Meet Dorsey Cox ’85: SIGD Advisory Council Member
Dorsey Cox wants you to have a seat. Or a table. Or perhaps a desk.
A 1985 graduate of Auburn’s School of Industrial and Graphic Design, Cox has spent much of his career designing furniture, although his design portfolio includes other products as well, ranging from medical device solutions to hunting cameras. Soon after graduation, he started his long furnishings career as a designer for Thonet before spending eight years as Director of Design for Falcon Products.
After his time at Falcon, he became a founding principal of PUSH Product Design before starting Dorsey Cox Design, and later, the STREAM Collaborative. Today, he is design manager at his Leeds, Alabama-based Dorsey Cox Design, which boasts numerous nationally recognized clients, including Bostrom, SitOnIt Seating, Thonet, On-the-Level, Artco-Bell and Smith Systems.
Cox’s designs are recognized as some of the most innovative in the industry and he has won numerous international design awards, including the IDSA/IDEA Gold Award for contract furniture. His “Primaries” line of children’s furniture developed for Thonet was also selected as one of the “Best Designs of the Nineties” by Metropolitan Home magazine.
“We design commercial furniture that inspires and allows people to work in diverse environments,” Cox says of his company’s approach. “We place a premium on ergonomic research and user validation to simplify complex performance requirements into beautifully refined solutions. We have the passions and skills of artists combined with the reasoning of scientists.”
Cox credits his Auburn Industrial Design (INDD) education with helping develop that approach.
“I remember the curriculum as a challenging and life-changing education,” he recalls of his time on the Plains. “I struggled to mature into a designer who could look at the world through the eyes of other people. Industrial design is not art—art is too self-expressive and personal. Instead, industrial design requires the ability to put your own personal and preferential desires aside. You must consider the perspectives of the many other people who are your end-users. There is no place for selfishness.”

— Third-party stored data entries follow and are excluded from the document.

### src/rtl/rggen_bit_field_collector_pkg.sv
// Shared types for the bit field counter collector.
// Op codes, host FSM states and the bus request bundle.
package rggen_bit_field_collector_pkg;

  // Field widths up to this value fit in a bus request.
  localparam int BF_MAX_WIDTH = 64;

  typedef enum logic [2:0] {
    OP_READ       = 3'd0,
    OP_WRITE      = 3'd1,
    OP_SET        = 3'd2,
    OP_CLEAR      = 3'd3,
    OP_READ_CLEAR = 3'd4
  } op_e;

  typedef enum logic [1:0] {
    ST_IDLE,
    ST_BUS,
    ST_RESP
  } state_e;

  typedef struct packed {
    logic [BF_MAX_WIDTH-1:0] mask;
    logic [BF_MAX_WIDTH-1:0] data;
    logic                    is_poll;
    logic                    is_host;
  } bus_req_t;

endpackage

### src/rtl/rggen_collector_poll_timer.sv
// Poll interval down-counter with a sticky pending flag.
// Ports: i_enable/i_interval configure, i_issue clears, o_pending requests.
module rggen_collector_poll_timer #(
  parameter int INTERVAL_WIDTH = 16
) (
  input  logic                      i_clk,
  input  logic                      i_rst_n,
  input  logic                      i_enable,
  input  logic [INTERVAL_WIDTH-1:0] i_interval,
  input  logic                      i_issue,
  output logic                      o_pending
);

  logic [INTERVAL_WIDTH-1:0] count;

  // A fresh expiry wins over a same-cycle issue so no
  // request is dropped.
  always_ff @(posedge i_clk or negedge i_rst_n) begin
    if (!i_rst_n) begin
      count     <= '0;
      o_pending <= 1'b0;
    end else if (!i_enable) begin
      count     <= i_interval;
      o_pending <= 1'b0;
    end else if (count == '0) begin
      count     <= i_interval;
      o_pending <= 1'b1;
    end else begin
      count <= count - 1'b1;
      if (i_issue) begin
        o_pending <= 1'b0;
      end
    end
  end

endmodule

### src/rtl/rggen_bit_field_counter_collector.sv
// Host access + periodic read-clear poller for one counter bit field.
// Ports: cmd/rsp host pair, o_bf_* bus stage, i_bf_read_data, acc outputs.
module rggen_bit_field_counter_collector
  import rggen_bit_field_collector_pkg::*;
#(
  parameter int WIDTH          = 4,
  parameter int ACC_WIDTH      = 32,
  parameter int INTERVAL_WIDTH = 16
) (
  input  logic                      i_clk,
  input  logic                      i_rst_n,
  input  logic                      i_enable,
  input  logic [INTERVAL_WIDTH-1:0] i_interval,
  input  logic                      i_cmd_valid,
  output logic                      o_cmd_ready,
  input  logic [2:0]                i_cmd_op,
  input  logic [WIDTH-1:0]          i_cmd_mask,
  input  logic [WIDTH-1:0]          i_cmd_data,
  output logic                      o_rsp_valid,
  input  logic                      i_rsp_ready,
  output logic [WIDTH-1:0]          o_rsp_data,
  output logic                      o_bf_valid,
  output logic [WIDTH-1:0]          o_bf_write_mask,
  output logic [WIDTH-1:0]          o_bf_write_data,
  input  logic [WIDTH-1:0]          i_bf_read_data,
  input  logic                      i_acc_clear,
  output logic [ACC_WIDTH-1:0]      o_acc_value,
  output logic                      o_acc_overflow
);

  state_e   state;
  state_e   state_next;
  bus_req_t host_req;
  bus_req_t bus_req;
  logic     host_rc;
  logic     poll_pending;
  logic     last_poll;
  logic     poll_wins;
  logic     poll_issue;
  logic     host_issue;
  logic     bus_issue;
  logic     bus_rc;
  logic     active;
  logic     unused_req;
  logic [ACC_WIDTH:0] acc_sum;

  rggen_collector_poll_timer #(
    .INTERVAL_WIDTH (INTERVAL_WIDTH)
  ) u_timer (
    .i_clk      (i_clk),
    .i_rst_n    (i_rst_n),
    .i_enable   (i_enable),
    .i_interval (i_interval),
    .i_issue    (poll_issue),
    .o_pending  (poll_pending)
  );

  // Polls yield every other cycle so a host
  // command cannot be starved.
  assign poll_wins  = poll_pending && !last_poll;
  assign poll_issue = poll_wins && (state != ST_BUS);
  assign o_cmd_ready =
    active && (state == ST_IDLE) && !poll_wins;
  assign host_issue = i_cmd_valid && o_cmd_ready;
  assign bus_issue  = host_issue || poll_issue;
  assign o_rsp_valid = (state == ST_RESP);

  always_comb begin
    host_req         = '0;
    host_req.is_host = 1'b1;
    host_rc          = 1'b0;
    unique case (1'b1)
      i_cmd_op == OP_WRITE: begin
        host_req.mask = BF_MAX_WIDTH'(i_cmd_mask);
        host_req.data = BF_MAX_WIDTH'(i_cmd_data);
      end
      i_cmd_op == OP_SET: begin
        host_req.mask = BF_MAX_WIDTH'(i_cmd_mask);
        host_req.data = '1;
      end
      i_cmd_op == OP_CLEAR: begin
        host_req.mask = BF_MAX_WIDTH'(i_cmd_mask);
      end
      i_cmd_op == OP_READ_CLEAR: begin
        host_req.mask = '1;
        host_rc       = 1'b1;
      end
      default: ;
    endcase
  end

  always_comb begin
    bus_req = host_req;
    if (poll_issue) begin
      bus_req         = '0;
      bus_req.mask    = '1;
      bus_req.is_poll = 1'b1;
    end
  end

  assign unused_req = ^bus_req;

  always_comb begin
    state_next = state;
    unique case (state)
      ST_IDLE: if (host_issue) state_next = ST_BUS;
      ST_BUS:  state_next = ST_RESP;
      ST_RESP: if (i_rsp_ready) state_next = ST_IDLE;
      default: state_next = ST_IDLE;
    endcase
  end

  always_ff @(posedge i_clk or negedge i_rst_n) begin
    if (!i_rst_n) begin
      state      <= ST_IDLE;
      active     <= 1'b0;
      last_poll  <= 1'b0;
      o_rsp_data <= '0;
    end else begin
      state     <= state_next;
      active    <= 1'b1;
      last_poll <= poll_issue;
      if (state == ST_BUS) begin
        o_rsp_data <= i_bf_read_data;
      end
    end
  end

  always_ff @(posedge i_clk or negedge i_rst_n) begin
    if (!i_rst_n) begin
      o_bf_valid      <= 1'b0;
      o_bf_write_mask <= '0;
      o_bf_write_data <= '0;
      bus_rc          <= 1'b0;
    end else begin
      o_bf_valid      <= bus_issue;
      o_bf_write_mask <=
        bus_issue ? bus_req.mask[WIDTH-1:0] : '0;
      o_bf_write_data <=
        bus_issue ? bus_req.data[WIDTH-1:0] : '0;
      bus_rc <=
        bus_issue && (bus_req.is_poll || host_rc);
    end
  end

  // One extra bit catches the carry that
  // signals saturation.
  assign acc_sum =
    {1'b0, o_acc_value} +
    (ACC_WIDTH+1)'(i_bf_read_data);

  always_ff @(posedge i_clk or negedge i_rst_n) begin
    if (!i_rst_n) begin
      o_acc_value    <= '0;
      o_acc_overflow <= 1'b0;
    end else if (i_acc_clear) begin
      o_acc_value <=
        bus_rc ? ACC_WIDTH'(i_bf_read_data) : '0;
      o_acc_overflow <= 1'b0;
    end else if (bus_rc) begin
      if (acc_sum[ACC_WIDTH]) begin
        o_acc_value    <= '1;
        o_acc_overflow <= 1'b1;
      end else begin
        o_acc_value <= acc_sum[ACC_WIDTH-1:0];
      end
    end
  end

endmodule

### config.mk
export PLATFORM = sky130hd
export DESIGN_NAME = rggen_bit_field_counter_collector
export DESIGN_NICKNAME = d
export VERILOG_FILES = /design/src/rtl/rggen_bit_field_collector_pkg.sv /design/src/rtl/rggen_collector_poll_timer.sv /design/src/rtl/rggen_bit_field_counter_collector.sv
export SDC_FILE = /design/constraint.sdc
export NUM_CORES = 1
export LEC_CHECK = 0
export CAP_MARGIN = 10
export CELL_PAD_IN_SITES_DETAIL_PLACEMENT = 2
export CELL_PAD_IN_SITES_GLOBAL_PLACEMENT = 2
export CORE_ASPECT_RATIO = 1.4
export CORE_MARGIN = 5
export CORE_UTILIZATION = 28
export DETAILED_ROUTE_END_ITERATION = 16
export PLACE_DENSITY = 0.88
export SETUP_SLACK_MARGIN = 0.5
export SYNTH_ARGS = -nofsm -noshare
export SYNTH_HDL_FRONTEND = slang
export SYNTH_SLANG_ARGS = --single-unit
### constraint.sdc
create_clock -name i_clk -period 2.06 [get_ports i_clk]
set_input_delay 0.206 -clock i_clk [delete_from_list [all_inputs] [get_ports i_clk]]
set_output_delay 0.206 -clock i_clk [all_outputs]
set_load 0.03 [all_outputs]
# --- Yosys cells after proc, flatten, opt, wreduce, memory -nomap -nowiden ---
# Index checks and enable logic that the tools add are counted.
word_totals:
  register_bits: 68
  inputBits: 37
  output_inout_bits: 48
  elab_cells: 62
classes:
  add_sub_neg: 2
  eq_ne: 10
  mux: 21
  reduce_logical: 17
op_table:
  columns: ["cell", "n"]
  rows:
  - ["64-bit one-hot mux with 2 select lines", 1]
  - ["32-bit two-way mux", 3]
  - ["70-bit two-way mux", 1]
  - ["32-bit by 4-bit adder with 33-bit output", 1]
  - ["16-bit two-way mux", 2]
  - ["16-bit logical NOT", 1]
  - ["16-bit by 1-bit subtractor with 16-bit output (second input constant)", 1]
  - ["4-bit two-way mux", 3]
  - ["4-bit one-hot mux with 2 select lines", 1]
  - ["1-bit two-way mux", 7]
  - ["3-bit by 2-bit == test with 1-bit output (second input constant)", 2]
  - ["1-bit logical AND", 6]
  - ["2-bit one-hot mux with 3 select lines", 1]
  - ["2-bit two-way mux", 2]
  - ["2-bit by 1-bit != test with 1-bit output (second input constant)", 2]
  - ["2-bit AND reduction", 2]
  - ["2-bit nonzero test", 2]
  - ["3-bit by 1-bit == test with 1-bit output (second input constant)", 1]
  - ["3-bit == test (second input constant)", 1]
  - ["3-bit by 1-bit != test with 1-bit output (second input constant)", 1]
  - ["3-bit OR reduction", 1]
  - ["2-bit by 1-bit == test with 1-bit output (second input constant)", 1]
  - ["2-bit == test (second input constant)", 1]
  - ["1-bit logical NOT", 2]
  - ["other kinds (3)", 4]

# --- Longest topological paths before layout ---
# Gate-level depths: netlist of run 1.
depth:
  word_depth: 7
  mapped_depth: 8
  ltp_nobuf: 7

# --- By module ---
# A second synthesis of run 1 with hierarchy kept.
unflattened:
  hier_cells: 357
  hier_area_um2: 3648.5
modules_own_cells:
  columns: ["module", "instances", "cells_per_inst", "area_each_um2", "seq_area_each_um2"]
  rows:
  - ["rggen_bit_field_counter_collector", 1, 258, 2631.3, 1276.2]
  - ["rggen_collector_poll_timer", 1, 99, 1017.2, 425.4]

# --- Worst setup path after synthesis of run 1 ---
# No wires, ideal clock.
synth_timing:
  kind: "reg2reg"
  from: "register u_timer.o_pending"
  to: "register o_bf_write_data[0]"
  setup_ns: 0.077
  arrival_ns: 2.309
  required_time_ns: 1.983
  setup_slack_ns: -0.326
  path_stages_with_launch: 6
  n_path_buf: 0
  synth_period_minus_slack_ns: 2.386
  path_cell_list: "dfrtp_1 -> nor2b_1 -> nor4b_1 -> nand2_1 -> or2_1 -> a21oi_1"
synth_between:
  elab_chain_len: 6
  word_cells_on_any_way: 8
  cone_classes: "mux (2); reduce/logical (6)"
synth_rtl:
  columns: ["element", "line_no", "text"]
  rows:
  - ["start, declared", "rggen_collector_poll_timer.sv:11", "output logic o_pending"]
  - ["start signal, assigned", "rggen_collector_poll_timer.sv:21", "o_pending <= 1'b0;"]
  - ["start signal, assigned", "rggen_collector_poll_timer.sv:24", "o_pending <= 1'b0;"]
  - ["start signal, assigned", "rggen_collector_poll_timer.sv:27", "o_pending <= 1'b1;"]
  - ["1-bit logical AND", "rggen_bit_field_counter_collector.sv:60", "assign poll_wins = poll_pending && !last_poll;"]
  - ["1-bit logical NOT", "rggen_bit_field_counter_collector.sv:63", "active && (state == ST_IDLE) && !poll_wins;"]
  - ["1-bit logical AND", "rggen_bit_field_counter_collector.sv:63", null]
  - ["net o_cmd_ready", "rggen_bit_field_counter_collector.sv:15", "output logic o_cmd_ready,"]
  - ["1-bit logical AND", "rggen_bit_field_counter_collector.sv:64", "assign host_issue = i_cmd_valid && o_cmd_ready;"]
  - ["1-bit logical OR", "rggen_bit_field_counter_collector.sv:65", "assign bus_issue = host_issue || poll_issue;"]
  - ["4-bit two-way mux", "rggen_bit_field_counter_collector.sv:140", "bus_issue ? bus_req.data[WIDTH-1:0] : '0;"]
  - ["end signal, assigned", "rggen_bit_field_counter_collector.sv:139", "o_bf_write_data <="]
  - ["end, declared", "rggen_bit_field_counter_collector.sv:24", "output logic [WIDTH-1:0] o_bf_write_data,"]
# The timed path passes the listed nets, and every way through them passes these cells.
# A chain may end at the register's enable or synchronous reset.

# --- Final worst setup path of run 1 ---
layout_timing:
  from: "register o_acc_value[3]"
  to: "register o_acc_value[21]"
layout_between:
  elab_chain_len: 4
layout_rtl:
  columns: ["element", "line_no", "text"]
  rows:
  - ["start, declared", "rggen_bit_field_counter_collector.sv:27", "output logic [ACC_WIDTH-1:0] o_acc_value,"]
  - ["start signal, assigned", "rggen_bit_field_counter_collector.sv:157", "o_acc_value <="]
  - ["start signal, assigned", "rggen_bit_field_counter_collector.sv:165", "o_acc_value <= acc_sum[ACC_WIDTH-1:0];"]
  - ["32-bit by 4-bit adder with 33-bit output", "rggen_bit_field_counter_collector.sv:149", "{1'b0, o_acc_value} +"]
  - ["32-bit two-way mux", "rggen_bit_field_counter_collector.sv:161", "if (acc_sum[ACC_WIDTH]) begin"]
  - ["32-bit two-way mux", "rggen_bit_field_counter_collector.sv:160", "end else if (bus_rc) begin"]
  - ["32-bit two-way mux", "rggen_bit_field_counter_collector.sv:156", "end else if (i_acc_clear) begin"]
# Every way passes these cells. The select of a mux whose other input is x is not followed.

==> flow_metrics.py, run 1 <==
metrics = {
    "yosys": {
        "syn_avg_cell_area_um2": 9.57,
        "synth_flop_cell": "dfrtp_1",
        "yosysWarnings": 0,
        "mappedNetlistArea_um2": 3700,
        "synthArstFlopShare_pct": 100,
        "synth_seq_cells": 68,
        "synthCells": 387,
        "ys_seq_area_share_pct": 46.0,
        "syn-num-nets": 431,
        "synth-edff-count": 0,
        "ys_types": 63,
    },
    "timing": {
        "rsz0062_at_grt": "true",
        "fin_skew_ps": 7.57,
        "worst_pin_slew_ps": 626,
        "tns_ps": -1290,
        "clock.fmax_ghz": 0.444,
        "fin_crit_ps": 2250,
        "setup_viol": 24,
        "timing.final.crit_share_pct": 109,
        "finalHoldViolCount": 0,
        "slew_headroom_pct": 58.3,
        "drv_slew": 0,
        "fin_ws_ps": -193,
    },
    "run_status": {
        "status": "complete, but fails checks",
        "violations": "setup timing",
    },
    "setup_path": {
        "crit_fanout": 5,
        "startpoint_type": "flop",
        "endpoint_kind": "flop",
        "slowest_stage": "dfrtp_2",
        "setup.worst_path.class": "reg2reg",
        "slowest_delay_ps": 460,
        "crit_arrival_ps": 2440,
        "rrSetupSlack_ps": -190,
        "worstPathRequired_ps": 2250,
        "cp_cell_sequence": "ha_4, buf_6, nand2_4, o211ai_4, and4_4, buf_4, a21oi_1, nor3_1",
    },
    "layout": {
        "fin_nets": 612,
        "fin_util_pct": 51.5,
        "finalNonFillerCells": 751,
        "diodes": 0,
        "drive_above_1_share_pct": 44.9,
        "area_growth_pct": 79.9,
        "n_fill_cell": 1276,
    },
    "clocking": {
        "worstSkewPairLatency_ps": 340,
        "ctsHtreeMaxLevel": 3,
        "cts.clk_slew.worst_paths_ps": 70,
        "cts_tree": "done",
        "max-clock-path-buffers": 2,
        "clockRootBuffer": "clkbuf_16",
        "numCtsBuffers": 9,
        "cts.sinks": 68,
    },
    "routing": {
        "detail-route-antenna-nets": 0,
        "drc_errors": 0,
        "dr.pass1.iters": 4,
        "wire_per_inst_um": 28.7,
        "drt_wl_total_um": 21600,
        "drt_iter0_drc": 131,
        "vias": 4150,
        "post_drt_via_cell_ratio": 5.53,
    },
    "die": {
        "rows": 49,
        "die_h_um": 146,
        "die_area_um2": 15700,
        "ios": 85,
        "die_w_um": 107,
        "initial_utilization_pct": 28.6,
        "core_um2": 12900,
    },
    "global_route": {
        "grtUsageTotal_pct": 23.0,
        "grt_max_degree": 38,
        "grt_overflow": 0,
        "grt_pass1_vias": 4660,
        "grt_pass1_wl_um": 27700,
        "antenna_found_initial": 0,
    },
    "placement": {
        "dpl.hpwl_um": 10900,
        "routabilityCongestion": 0.822,
        "dpl.cell_count": 687,
        "place_ws_ps": -485,
        "io_buffers": 84,
    },
    "power": {
        "vdd_drop_max_uv": 462,
        "cellLeakagePower_nw": 3.08,
        "p_per_area_nw_per_um2": 610,
    },
    "min_path": {
        "hold_path.class": "in2reg",
    },
    "run": {
        "cap_violations": 0,
    },
}
[synthesized netlist by cell type, types with 5 or more instances]
library cell,n,area [um^2]
inv_1,14,52.6
and2_1,7,43.8
nor3_1,21,105
xor2_1,5,43.8
clkbuf_1,6,22.5
o21ai_0,7,35.0
a21oi_1,24,120
nand3_1,11,55.1
a211oi_1,6,45.0
nor2_1,29,109
xnor2_1,9,78.8
ha_1,6,75.1
nand2_1,43,161
a311oi_1,7,61.3
and3_1,14,87.6
a31oi_1,8,50.1
o21ai_1,14,70.1
and4_1,11,96.3
dfrtp_1,68,1700
[final timing paths]
check,start,to,depth (start not counted)
worst min-delay path,i_cmd_data[0],o_bf_write_data[0]$_DFF_PN0_,3
worst min register to register,o_rsp_data[0]$_DFFE_PN0P_,o_rsp_data[0]$_DFFE_PN0P_,1
max in group asynchronous,i_rst_n,o_acc_value[2]$_DFFE_PN0P_,3
worst max-delay path,o_acc_value[3]$_DFFE_PN0P_,o_acc_value[21]$_DFFE_PN0P_,8
worst max register to register,o_acc_value[3]$_DFFE_PN0P_,o_acc_value[21]$_DFFE_PN0P_,8
min in group asynchronous,i_rst_n,o_rsp_data[0]$_DFFE_PN0P_,2
[layout by cell type, fill, tap and decap left out, types with 7 or more instances in the layout]
cell	netlist	routed
buf_4	3	68
dfrtp_1	68	64
dlygate4sd2_1	0	41
clkdlybuf4s50_1	0	33
nand2_1	43	25
nor2_1	29	24
buf_6	0	21
o21ai_2	2	15
a21oi_1	24	14
inv_1	14	12
nand2_4	0	11
nor3_4	0	10
nand3_1	11	9
clkbuf_16	0	9
nor3_1	21	8
a21oi_2	0	8
xnor2_1	9	7
nand2_2	0	7
and3_1	14	7
and3_4	0	7
a31oi_1	8	7
[metal layers]
layer  track usage [%]  vias to the layer above  routed length, um
met4              9.66                        0               1210
met2              45.2                      159              12300
met1              23.1                     2126               7300
li1                  -                     1789                  -
met3              4.02                       76                742
met5                 0                        -                  0
[final cells by class]
class	count	area, um^2	share of cell area (%)
clock inverters	4	47.5	0.714
clock buffers	12	256	3.85
repair buffers	183	1750	26.3
inverters	14	52.6	0.789
well taps	178	223	3.34
multi-input cells	292	2630	39.4
flip-flops and latches	68	1710	25.6
[power by group]
group / leakage [nW] / total [W] / internal [W] / switching [W]
registers: 0.898 / 0.00151 / 0.00141 / 0.0000961
logic: 2.03 / 0.000878 / 0.000394 / 0.000484
clock network: 0.149 / 0.00167 / 0.00100 / 0.000671
total: 3.08 / 0.00406 / 0.00281 / 0.00125
[registers in the layout, summed over array words and instances, names as in the netlist, 2 cells and up]
name	flops
o_acc_value	32
o_bf_write_data	4
o_bf_write_mask	4
o_rsp_data	4
state	2
u_timer.count	16
[kinds of logic (layout without fill, tap and decap cells)]
kind of cell / count (synthesis) / in the layout / share of synthesized area, %
simple gates: 171 / 172 / 25.8
compound gates: 91 / 91 / 16.9
flops: 68 / 68 / 46.0
buf+inv: 28 / 213 / 3.28
xor+xnor: 14 / 14 / 3.31
fa+ha+maj: 7 / 7 / 2.57
mux: 7 / 7 / 2.03
other cells: 1 / 1 / 0.101
[per-stage QoR]
step / hold WS, ps / total power (W) / cell area [um^2]
final: 438 / 0.00406 / 6660
after global routing: 444 / 0.00419 / 6660
after CTS: 385 / 0.00385 / 6120
after detailed placement: 218 / 0.00212 / 5310
after global placement: 211 / 0.00208 / 5310
after floorplan: -89.6 / 0.00181 / 3910
[critical path, delay by kind of cell (launching register included)]
family / cells / cell delay, ps
AND/OR/NAND/NOR: 3 / 760
buffers and inverters: 2 / 240
flip-flops: 1 / 460
AO/OA/AOI/OAI: 2 / 340
adder cells (fa/ha/maj): 1 / 300
[repair_timing]
action | in CTS | in global routing
gates resized for setup | 122 | 90
pin swaps | 31 | 43
hold buffers | 1 | 0
endpoints found under the setup margin | 93 | 61
setup buffers | 22 | 20
gates cloned | 4 | 1
endpoints found under the hold margin | 19 | 0
Power figures use the tool's default switching activity.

Now, Cox hopes to pass along some of his hard-won experience from a 35-year career to today’s Auburn students. “I hope to help today’s INDD graduates be outstanding innovators and remain current to the profession of industrial design,” he said, “while holding to the unique and timeless traditional methodology that makes Auburn INDD graduates stand out among the very best designers in the country.”